ANÁLISE POLÍTICA: Chapa de Raquel Lyra aposta em equilíbrio partidário, mas escolha de Túlio Gadelha levanta dúvidas sobre estratégia eleitoral

A definição da chapa majoritária da governadora Raquel Lyra (PSD) para a disputa pela reeleição encerrou uma longa novela política, mas abriu um novo debate nos bastidores: a composição fortalece ou cria novos desafios para a campanha governista?
A maior repercussão ficou por conta da escolha de Eduardo da Fonte (PP) para uma das vagas ao Senado, decisão que deixou de fora o ex-prefeito de Petrolina, Miguel Coelho (União Brasil). A disputa entre os dois dominou os bastidores por semanas e expôs divergências dentro da base aliada.

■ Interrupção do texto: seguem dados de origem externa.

$ cat src/rtl/riscv_div_step.sv
// riscv_div_step
// One combinational restoring-division step: shift the next dividend bit into
// the partial remainder, trial-subtract the divisor, keep the difference if it
// did not borrow.
// Ports:
//   rem_in   [XLEN-1:0]  partial remainder (always < divisor)
//   divisor  [XLEN-1:0]  divisor magnitude
//   bit_in               next dividend bit, MSB first
//   rem_out  [XLEN-1:0]  next partial remainder
//   q_bit                quotient bit produced by this step

module riscv_div_step #(
    parameter int XLEN = 32
) (
    input  logic [XLEN-1:0] rem_in,
    input  logic [XLEN-1:0] divisor,
    input  logic            bit_in,
    output logic [XLEN-1:0] rem_out,
    output logic            q_bit
);

    logic [XLEN:0] shifted;
    logic [XLEN:0] diff;

    assign shifted = {rem_in, bit_in};
    assign diff    = shifted - {1'b0, divisor};
    assign q_bit   = ~diff[XLEN];
    // On a failed trial the shifted value is below the divisor, so it fits.
    assign rem_out = q_bit ? diff[XLEN-1:0] : shifted[XLEN-1:0];

endmodule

Outro ponto que chama atenção é a permanência de Túlio Gadelha (PSD) na chapa. Desde o início das articulações, a governadora demonstrava preferência pelo deputado federal, destacando seu perfil e sua capacidade de dialogar com setores mais progressistas do eleitorado. Analistas apontavam justamente essa estratégia como uma tentativa de ampliar o alcance da candidatura de Raquel entre eleitores simpáticos ao presidente Luiz Inácio Lula da Silva.
Entretanto, essa aposta enfrenta um desafio político. Até o momento, não houve um anúncio público de Lula ou do PT vinculando oficialmente Túlio Gadelha à estratégia nacional da legenda em Pernambuco. Enquanto isso, a chapa adversária de João Campos conta com nomes que aparecem entre os mais competitivos nas pesquisas para o Senado, como Marília Arraes e Humberto Costa.
Nos bastidores, a avaliação é que a chapa de Raquel buscou atender ao equilíbrio entre partidos aliados e à composição política da base governista. Já no campo eleitoral, a campanha terá o desafio de mostrar ao eleitor qual será o papel de Túlio Gadelha dentro desse projeto e como pretende ampliar sua identificação junto ao eleitorado que apoia o presidente Lula.
A campanha deve mostrar se essa estratégia será suficiente para fortalecer a chapa governista ou se a disputa pelo Senado continuará sendo um dos principais pontos de atenção da corrida eleitoral em Pernambuco.